Beyond that weak top-line performance, the company posted some strong results, though.

It improved its operating margin from 38% a year ago to 41%. That was driven partly by a pandemic-related reduction in travel expenses and sales commissions. But the company's impressive operating margin is also due to its large scale and relatively low operating expenses. Sales and marketing expenses often soak up more than half of the revenue of many high-growth software-as-a-service (SaaS) specialists. By contrast, Oracle spent only 19% of its revenue on sales and marketing expenses, down from 21% one year ago.

Also, Oracle's cloud-based applications for enterprises to manage their processes and human resources kept on delivering strong double-digit revenue growth. Fusion Enterprise Resources Planning (ERP) and Fusion Human Capital Management (HCM) were up 35% and 29%, respectively. And NetSuite, Oracle's cloud ERP solution for midsize enterprises, grew 25% year over year.

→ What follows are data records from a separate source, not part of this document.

--- config.mk ---
export PLATFORM = sky130hd
export DESIGN_NAME = sobel_gradient
export DESIGN_NICKNAME = d
export VERILOG_FILES = /design/src/rtl/definitions_pkg.sv /design/src/rtl/sobel_kernel.sv /design/src/rtl/sobel_gradient.sv
export SDC_FILE = /design/constraint.sdc
export NUM_CORES = 1
export LEC_CHECK = 0
export ABC_CLOCK_PERIOD_IN_PS = 7300
export BUFFER_PORTS_ARGS = -buffer_cell sky130_fd_sc_hd__buf_2
export CORE_MARGIN = 1.5
export CORE_UTILIZATION = 35
export CTS_CLUSTER_DIAMETER = 200
export DETAILED_ROUTE_END_ITERATION = 16
export GPL_ROUTABILITY_DRIVEN = 0
export PLACE_DENSITY_LB_ADDON = 0.08
export SKIP_LAST_GASP = 1
export SYNTH_ARGS = -nofsm -noshare
export SYNTH_HDL_FRONTEND = slang
export SYNTH_SLANG_ARGS = --single-unit
--- constraint.sdc ---
create_clock -name clk -period 7.3 [get_ports clk]
set_clock_uncertainty 0.05 [all_clocks]
set_input_delay 1.095 -clock clk [delete_from_list [all_inputs] [get_ports clk]]
set_output_delay 1.095 -clock clk [all_outputs]
set_load 0.005 [all_outputs]
--- src/rtl/definitions_pkg.sv ---
// -----------------------------------------------------------------------------
// definitions_pkg
// Shared image-pipeline definitions: frame geometry, Sobel direction codes,
// Q8 tangent thresholds and the datapath widths of the gradient stage.
// -----------------------------------------------------------------------------
package definitions_pkg;

    // Frame geometry.
    localparam int IMAGE_WIDTH  = 512;
    localparam int IMAGE_HEIGHT = 512;

    // Gradient magnitude scaling.
    localparam int MAG_SHIFT = 2;

    // tan(22.5 deg) and tan(67.5 deg) in Q8.
    localparam int TAN22_Q8 = 106;
    localparam int TAN67_Q8 = 618;

    // Datapath widths: signed gradient, its magnitude, |Gx|+|Gy| and the
    // direction-comparison products.
    localparam int GRAD_W = 11;
    localparam int ABS_W  = 10;
    localparam int SUM_W  = 11;
    localparam int PROD_W = 20;

    typedef enum logic [1:0] {
        DIR_0   = 2'd0,
        DIR_45  = 2'd1,
        DIR_90  = 2'd2,
        DIR_135 = 2'd3
    } grad_dir_t;

    // Magnitude of a signed gradient. The gradient never reaches -1024, so
    // the negated value always fits the 10-bit result.
    function automatic logic [ABS_W-1:0] abs_grad(input logic signed [GRAD_W-1:0] g);
        logic signed [GRAD_W-1:0] neg;
        neg = -g;
        if (g[GRAD_W-1]) begin
            return neg[ABS_W-1:0];
        end else begin
            return g[ABS_W-1:0];
        end
    endfunction

endpackage

--- src/rtl/sobel_kernel.sv ---
// -----------------------------------------------------------------------------
// sobel_kernel
// Combinational Sobel Gx/Gy of one 3x3 window.
// Ports:
//   win_data [71:0]  window; row r = bits [24r+23:24r] (r=0 top),
//                    column c of a row = bits [8c+7:8c] (c=0 left)
//   gx, gy   [10:0]  signed gradients, range +/-1020
// -----------------------------------------------------------------------------
module sobel_kernel
    import definitions_pkg::*;
(
    input  logic [71:0]              win_data,
    output logic signed [GRAD_W-1:0] gx,
    output logic signed [GRAD_W-1:0] gy
);

    logic [7:0] p00, p01, p02;
    logic [7:0] p10, p12;
    logic [7:0] p20, p21, p22;

    assign p00 = win_data[7:0];
    assign p01 = win_data[15:8];
    assign p02 = win_data[23:16];
    assign p10 = win_data[31:24];
    assign p12 = win_data[47:40];
    assign p20 = win_data[55:48];
    assign p21 = win_data[63:56];
    assign p22 = win_data[71:64];

    // Each weighted column/row sum peaks at 1020, so 10 bits hold it and
    // the difference fits 11-bit signed.
    logic [9:0] gx_pos, gx_neg, gy_pos, gy_neg;

    // Weighted sums of the outer columns and rows, then their differences.
    always_comb begin
        gx_pos = {2'b00, p02} + {1'b0, p12, 1'b0} + {2'b00, p22};
        gx_neg = {2'b00, p00} + {1'b0, p10, 1'b0} + {2'b00, p20};
        gy_pos = {2'b00, p20} + {1'b0, p21, 1'b0} + {2'b00, p22};
        gy_neg = {2'b00, p00} + {1'b0, p01, 1'b0} + {2'b00, p02};
        gx     = $signed({1'b0, gx_pos}) - $signed({1'b0, gx_neg});
        gy     = $signed({1'b0, gy_pos}) - $signed({1'b0, gy_neg});
    end

endmodule
`src/rtl/i2s_rx_fifo.sv`:
```
// I2S / left-justified stereo receiver. It deserialises the slots, pairs each left
// sample with the right sample that follows it, and queues the frames in a small FIFO.
module i2s_rx_fifo #(
    parameter int WIDTH = 16,
    parameter int DEPTH = 4
) (
    input  logic             sck,
    input  logic             rst,
    input  logic             ws,
    input  logic             sd,
    input  logic             lj,
    output logic [WIDTH-1:0] data_left,
    output logic [WIDTH-1:0] data_right,
    output logic             valid,
    input  logic             ready,
    output logic             overflow,
    output logic             short_slot
);

    localparam int CW = $clog2(WIDTH + 1);
    localparam int PW = $clog2(DEPTH);
    localparam logic [CW-1:0] WIDTH_C = CW'(WIDTH);

    logic             ws_prev;
    logic             hist_valid;
    logic             start_next;
    logic             start_ch;
    logic             started;
    logic             cur_ch;
    logic             cur_counted;
    logic [WIDTH-1:0] sr;
    logic [CW-1:0]    cnt;
    logic             left_pend;
    logic [WIDTH-1:0] left_val;
    logic [PW:0]      wptr;
    logic [PW:0]      rptr;
    logic [WIDTH-1:0] mem_left  [DEPTH];
    logic [WIDTH-1:0] mem_right [DEPTH];

    logic             trans;
    logic             slot_start;
    logic             new_ch;
    logic             commit;
    logic             slot_short;
    logic             push_req;
    logic             empty;
    logic             full;
    logic             pop;
    logic             do_push;
    logic [WIDTH-1:0] sr_start;
    logic [WIDTH-1:0] sr_next;

    // In I2S mode the slot begins one sck after the ws change, so the start is delayed via start_next.
    always_comb begin
        trans      = hist_valid && (ws != ws_prev);
        slot_start = lj ? trans : start_next;
        new_ch     = lj ? ws : start_ch;
        commit     = slot_start && cur_counted;
        slot_short = cnt < WIDTH_C;
        push_req   = commit && cur_ch && left_pend;
        empty      = (wptr == rptr);
        full       = (wptr[PW] != rptr[PW]) && (wptr[PW-1:0] == rptr[PW-1:0]);
        pop        = !empty && ready;
        do_push    = push_req && (!full || pop);
        sr_start   = '0;
        sr_start[WIDTH-1] = sd;
        sr_next    = sr;
        for (int i = 0; i < WIDTH; i++) begin
            if (cnt == CW'(WIDTH - 1 - i)) begin
                sr_next[i] = sd;
            end
        end
    end

    // The slot opened at the first boundary after reset is never committed, so only complete slots count.
    always_ff @(posedge sck) begin
        if (rst) begin
            ws_prev     <= 1'b0;
            hist_valid  <= 1'b0;
            start_next  <= 1'b0;
            start_ch    <= 1'b0;
            started     <= 1'b0;
            cur_ch      <= 1'b0;
            cur_counted <= 1'b0;
            sr          <= '0;
            cnt         <= '0;
            left_pend   <= 1'b0;
            left_val    <= '0;
            wptr        <= '0;
            rptr        <= '0;
            overflow    <= 1'b0;
            short_slot  <= 1'b0;
        end else begin
            ws_prev    <= ws;
            hist_valid <= 1'b1;
            start_next <= trans;
            start_ch   <= ws;
            if (slot_start) begin
                sr          <= sr_start;
                cnt         <= CW'(1);
                cur_ch      <= new_ch;
                cur_counted <= started;
                started     <= 1'b1;
            end else if (started && slot_short) begin
                sr  <= sr_next;
                cnt <= cnt + CW'(1);
            end
            if (commit) begin
                if (slot_short) begin
                    short_slot <= 1'b1;
                end
                if (!cur_ch) begin
                    left_pend <= 1'b1;
                    left_val  <= sr;
                end else begin
                    left_pend <= 1'b0;
                end
            end
            if (do_push) begin
                wptr <= wptr + 1'b1;
            end
            if (pop) begin
                rptr <= rptr + 1'b1;
            end
            if (push_req && full && !pop) begin
                overflow <= 1'b1;
            end
        end
    end

    always_ff @(posedge sck) begin
        if (!rst && do_push) begin
            mem_left[wptr[PW-1:0]]  <= left_val;
            mem_right[wptr[PW-1:0]] <= sr;
        end
    end

    // Storage is not reset, so the head is masked to zero whenever the FIFO is empty.
    always_comb begin
        valid      = !empty;
        data_left  = valid ? mem_left[rptr[PW-1:0]]  : '0;
        data_right = valid ? mem_right[rptr[PW-1:0]] : '0;
    end

endmodule

```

In mid-2018, management stopped disclosing the performance of its total cloud businesses, however, as CEO Safra Catz highlighted during the earnings call, "We are now at a point where our growing businesses are now larger than our declining businesses."

That statement is key. If Oracle's cloud solutions keep delivering strong growth, the headwinds from declining sales of on-premises products will become less and less visible, which will accelerate revenue growth.

Man using laptop for working with cloud applications.

Image source: Getty Images.

Investors should be cautious of management's excessive optimism

In addition to the strong performance of the company's cloud applications Fusion ERP and HCM, management kept boasting about Oracle Cloud Infrastructure's (OCI) superior offerings in terms of performance, price, and security.

But it's necessary to remember that Ellison had shown excessive optimism about his company's prospects in the past. Speaking about cloud computing during the Oracle Openworld 2016 keynote, he said Amazon's lead was over. Compare that statement with AWS and Oracle's OCI respective market shares in 2019: A study from the research company Canalys indicates AWS remained the leading cloud infrastructure provider with 32.3% of the market. In contrast, Oracle doesn't appear in the list of top five providers -- and Alibaba Group Holding's Alibaba Cloud occupies the fifth spot with only a 4.9% share.

Also, during the earnings call, Larry Ellison discussed the decision of the booming video communications specialist Zoom to use Oracle's cloud: "I think Zoom was shocked when they looked at the results after they moved their application to Oracle, and we were faster, much faster, and we were much less expensive and we were more secure."

However, from the perspective of Zoom's management, the story looks different. Answering an analyst's question about the Oracle deal during the last earnings call, Zoom CFO Kelly Steckelberg explained Zoom will be scaling its own infrastructure to reduce costs compared to using third-parties such as Oracle and Amazon: "[...] we scaled up with third-party resources to help us. And over time, we'll look to backfill those with direct employees, which is more cost-effective, but helped us get through this unprecedented increase in demand."

Further, over the last several earnings calls, Larry Ellison had asserted that Oracle was working with some of the largest customers of its competitor SAP to migrate them to Fusion ERP. But SAP CEO Christian Klein dismissed these statements in an interview given at the beginning of the year. 

Whatever the truth is in these matters, investors should take Oracle management's optimism with a grain of salt. Besides, strong results have yet to materialize. Based on the midpoint of guidance, revenue should grow by only 1% in constant currency next quarter. And because of coronavirus-induced uncertainties, management hasn't provided full-year guidance.

Looking ahead

In any case, the market values Oracle at a trailing-12-month price-to-earnings ratio of 17.2.

If you share management's optimism, that valuation looks reasonable. But given the elements I discussed, I intend to stay on the sidelines until the giant tech company delivers a few quarters of solid revenue growth.